-- Task data --
----------

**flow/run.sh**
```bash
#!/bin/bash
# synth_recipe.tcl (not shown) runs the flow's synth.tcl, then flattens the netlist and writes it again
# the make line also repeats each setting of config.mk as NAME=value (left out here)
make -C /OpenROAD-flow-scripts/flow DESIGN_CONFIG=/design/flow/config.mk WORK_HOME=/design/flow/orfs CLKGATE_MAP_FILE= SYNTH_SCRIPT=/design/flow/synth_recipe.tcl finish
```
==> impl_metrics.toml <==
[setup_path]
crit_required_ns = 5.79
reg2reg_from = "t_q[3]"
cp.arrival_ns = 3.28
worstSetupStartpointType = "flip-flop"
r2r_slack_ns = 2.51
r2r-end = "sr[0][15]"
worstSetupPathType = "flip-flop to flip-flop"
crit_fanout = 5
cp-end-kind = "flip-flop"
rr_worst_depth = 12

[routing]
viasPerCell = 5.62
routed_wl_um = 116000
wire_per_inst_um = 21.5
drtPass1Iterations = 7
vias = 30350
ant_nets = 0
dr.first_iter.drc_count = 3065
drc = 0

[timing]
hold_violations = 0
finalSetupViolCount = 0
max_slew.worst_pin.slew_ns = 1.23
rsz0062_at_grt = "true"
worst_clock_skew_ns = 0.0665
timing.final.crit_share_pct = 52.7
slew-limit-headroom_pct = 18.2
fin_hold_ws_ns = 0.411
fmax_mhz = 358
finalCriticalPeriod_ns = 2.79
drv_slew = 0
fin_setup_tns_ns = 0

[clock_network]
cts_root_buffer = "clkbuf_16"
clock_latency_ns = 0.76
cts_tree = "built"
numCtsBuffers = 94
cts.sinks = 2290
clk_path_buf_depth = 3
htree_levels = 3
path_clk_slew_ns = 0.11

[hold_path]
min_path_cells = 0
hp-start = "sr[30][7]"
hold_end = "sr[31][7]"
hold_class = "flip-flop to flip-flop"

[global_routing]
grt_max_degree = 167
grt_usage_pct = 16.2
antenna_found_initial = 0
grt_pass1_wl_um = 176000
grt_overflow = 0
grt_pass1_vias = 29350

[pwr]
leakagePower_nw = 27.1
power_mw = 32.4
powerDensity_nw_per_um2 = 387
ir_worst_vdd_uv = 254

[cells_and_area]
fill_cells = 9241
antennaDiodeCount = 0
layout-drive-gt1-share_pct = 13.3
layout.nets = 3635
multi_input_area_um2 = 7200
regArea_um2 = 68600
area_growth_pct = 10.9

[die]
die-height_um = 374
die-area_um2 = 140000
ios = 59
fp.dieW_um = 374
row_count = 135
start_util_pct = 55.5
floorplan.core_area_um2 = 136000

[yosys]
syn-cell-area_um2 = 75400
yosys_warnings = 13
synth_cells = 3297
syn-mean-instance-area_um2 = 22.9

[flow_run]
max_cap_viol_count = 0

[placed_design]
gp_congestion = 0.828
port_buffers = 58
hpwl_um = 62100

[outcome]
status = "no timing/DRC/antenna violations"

----------

-- How to complete this task --
All lines from the one with "max_cap_viol_count = 0" to the end of the records must be set down exactly. Skip every line before it.

-- Task output --
max_cap_viol_count = 0

[placed_design]
gp_congestion = 0.828
port_buffers = 58
hpwl_um = 62100

[outcome]
status = "no timing/DRC/antenna violations"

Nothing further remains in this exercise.